The price of CHFT will be pegged to the Swiss Franc (CHF), which is widely regarded as one the world's most stable currencies. Switzerland is also one of the friendliest jurisdictions for cryptocurrency, having recently launched SDX, a digital stock exchange that will support traditional assets alongside virtual currencies.

Users will be able to mint CHFT by using multiple whitelisted tokens as collateral. Every CHFT token will be overcollateralized, meaning that users will be required to deposit tokens whose value exceeds the value of CHFT minted based on a collateral factor assigned to the token being used as collateral. This follows the most common method for issuing stablecoins collateralized with cryptocurrency.

Once CHFT has been minted, however, users can be freely move to to any chain to any chain via ElkNet at a stable 1:1 ratio. CHFT can subsequently be redeemed for collateral locked on any chain. In the unlikely event that there is no collateral available for redemption on a specified chain, the user can simply move CHFT to another chain where there is collateral available. Since CHFT is overcollateralized, there is minimal risk of liquidations, as there is guaranteed to be exit liquidity available on one of the connected chains.

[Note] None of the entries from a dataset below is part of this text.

### src/rtl/signal_snapshot_buffer.sv
// Snapshot FIFO: captures a probed signal vector with a free-running cycle stamp
// and hands entries to a slower consumer, counting every push it cannot accept.
module signal_snapshot_buffer #(
    parameter int WIDTH   = 7,
    parameter int DEPTH   = 8,
    parameter int STAMP_W = 16
) (
    input  logic                         clock,
    input  logic                         reset,
    input  logic                         sample_en,
    input  logic [WIDTH-1:0]             sample_data,
    input  logic                         change_only,
    output logic                         out_valid,
    input  logic                         out_ready,
    output logic [WIDTH-1:0]             out_data,
    output logic [STAMP_W-1:0]           out_stamp,
    output logic [$clog2(DEPTH+1)-1:0]   count,
    output logic                         full,
    output logic [15:0]                  drop_count
);

    localparam int PTR_W = $clog2(DEPTH);
    localparam int CNT_W = $clog2(DEPTH+1);
    localparam logic [CNT_W-1:0] FULL_COUNT = CNT_W'(DEPTH);

    logic [WIDTH-1:0]   data_mem  [DEPTH];
    logic [STAMP_W-1:0] stamp_mem [DEPTH];

    logic [PTR_W-1:0]   rd_ptr_q, rd_ptr_d;
    logic [PTR_W-1:0]   wr_ptr_q, wr_ptr_d;
    logic [CNT_W-1:0]   count_q, count_d;
    logic [STAMP_W-1:0] stamp_q, stamp_d;
    logic [15:0]        drop_q, drop_d;
    logic [WIDTH-1:0]   last_value_q, last_value_d;
    logic               have_last_q, have_last_d;
    logic [WIDTH-1:0]   hold_data_q, hold_data_d;
    logic [STAMP_W-1:0] hold_stamp_q, hold_stamp_d;

    logic empty;
    logic is_full;
    logic candidate;
    logic push;
    logic pop;
    logic drop;

    // Handshake: an entry transfers on a rising edge where out_valid && out_ready.
    // out_valid depends only on registered occupancy, never on out_ready.
    assign empty   = (count_q == '0);
    assign is_full = (count_q == FULL_COUNT);

    assign candidate = sample_en &&
                       (!change_only || !have_last_q || (sample_data != last_value_q));
    assign pop       = !empty && out_ready;
    assign push      = candidate && (!is_full || pop);
    assign drop      = candidate && !push;

    always_comb begin
        rd_ptr_d     = rd_ptr_q;
        wr_ptr_d     = wr_ptr_q;
        count_d      = count_q;
        stamp_d      = stamp_q + STAMP_W'(1);
        drop_d       = drop_q;
        last_value_d = last_value_q;
        have_last_d  = have_last_q;
        hold_data_d  = hold_data_q;
        hold_stamp_d = hold_stamp_q;

        if (candidate) begin
            last_value_d = sample_data;
            have_last_d  = 1'b1;
        end

        if (push) begin
            wr_ptr_d = wr_ptr_q + PTR_W'(1);
        end

        if (pop) begin
            rd_ptr_d     = rd_ptr_q + PTR_W'(1);
            hold_data_d  = data_mem[rd_ptr_q];
            hold_stamp_d = stamp_mem[rd_ptr_q];
        end

        case ({push, pop})
            2'b10:   count_d = count_q + CNT_W'(1);
            2'b01:   count_d = count_q - CNT_W'(1);
            default: count_d = count_q;
        endcase

        if (drop && (drop_q != 16'hFFFF)) begin
            drop_d = drop_q + 16'd1;
        end
    end

    always_ff @(posedge clock or posedge reset) begin
        if (reset) begin
            rd_ptr_q     <= '0;
            wr_ptr_q     <= '0;
            count_q      <= '0;
            stamp_q      <= '0;
            drop_q       <= '0;
            last_value_q <= '0;
            have_last_q  <= 1'b0;
            hold_data_q  <= '0;
            hold_stamp_q <= '0;
        end else begin
            rd_ptr_q     <= rd_ptr_d;
            wr_ptr_q     <= wr_ptr_d;
            count_q      <= count_d;
            stamp_q      <= stamp_d;
            drop_q       <= drop_d;
            last_value_q <= last_value_d;
            have_last_q  <= have_last_d;
            hold_data_q  <= hold_data_d;
            hold_stamp_q <= hold_stamp_d;
        end
    end

    // Storage is deliberately left out of reset; occupancy guards every read.
    always_ff @(posedge clock) begin
        if (push) begin
            data_mem[wr_ptr_q]  <= sample_data;
            stamp_mem[wr_ptr_q] <= stamp_q;
        end
    end

    // While empty, the head shows the last entry popped so the outputs never go X.
    assign out_valid  = !empty;
    assign out_data   = empty ? hold_data_q  : data_mem[rd_ptr_q];
    assign out_stamp  = empty ? hold_stamp_q : stamp_mem[rd_ptr_q];
    assign count      = count_q;
    assign full       = is_full;
    assign drop_count = drop_q;

endmodule

### config.mk
export PLATFORM = sky130hd
export DESIGN_NAME = signal_snapshot_buffer
export DESIGN_NICKNAME = d
export VERILOG_FILES = /design/src/rtl/signal_snapshot_buffer.sv
export SDC_FILE = /design/constraint.sdc
export NUM_CORES = 1
export LEC_CHECK = 0
export CORE_MARGIN = 4
export CORE_UTILIZATION = 60
export DETAILED_ROUTE_END_ITERATION = 10
export PLACE_DENSITY = 0.91
export SLEW_MARGIN = 15
export SYNTH_ARGS = -nofsm -noshare
export SYNTH_HDL_FRONTEND = slang
export SYNTH_SLANG_ARGS = --single-unit
### constraint.sdc
create_clock -name clock -period 7.6 [get_ports clock]
set_clock_uncertainty 0.2 [all_clocks]
set_input_delay 0.76 -clock clock [delete_from_list [all_inputs] [get_ports clock]]
set_output_delay 0.76 -clock clock [all_outputs]
set_load 0.1 [all_outputs]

Proxy Tokens: Cross-chain Virtual Assets

While the design of ElkNet overcomes the problem of liquidity fragmentation, the very existence of bridged tokens demonstrates a broad-based desire among DeFi traders to trade, provision liquidity, and farm for yield using tokens that are currently segmented across dozens of networks. Our innovative proxy token concept offers another elegant and practical solution to the bridge fragmentation problem by decoupling the token from its underlying asset, liberating it to move freely among networks once it has been created.

In this case, users will be able to mint proxy tokens by locking their asset along with a small amount of ELK on its native chain. Unlike CHFT, proxy tokens are issued through perfect 1:1 conversion, since the proxy token’s price is tied directly to the underlying asset, for which it can be redeemed at any point. Proxy tokens offer a solution to the exit liquidity problem, since they are converted into a virtual asset (similar to a wrapped token) on their chain of origin, meaning that no locked tokens are necessary on the destination chain. Unlike a conventional wrapped token, however, proxy tokens can be moved across ElkNet onto any network, where they can be traded or used to farm with that network’s native tokens.

The possibilities of proxy tokens are endless, and doubtless the community will discover novel use cases once they are created. One clear application will be to bring popular tokens, including ones that exist on non-EVM chains, onto the networks that Elk supports.

Another exciting use case involved multi-chain dApps, where the supply for a token can exist on a single chain, and proxy tokens can be used to deploy projects on multiple chains without fragmenting supply. Elk plans to release an SDK for developers in the near future, which combined with proxy tokens will open up all sorts of possibilities for cross-chain applications. Since ElkNet serves as an on-demand messaging switchboard, the potential for novel cross-chain interoperable smart contracts and applications truly has no bounds.


Ultimately, these are just a few of the possibilities and additional use cases that the Elk blockchain unlocks. We’ve also only started to imagine all of the ways that each will be used, and we are excited to see what novel applications the community invents for them. Collectively, they demonstrate how Elk is much more than a mere bridge; it is a true DeFi gateway.

Baal is Founder of Elk.Finance. He holds a PhD in Distributed Systems.

Roland Rood is Lead Writer at Elk.Finance.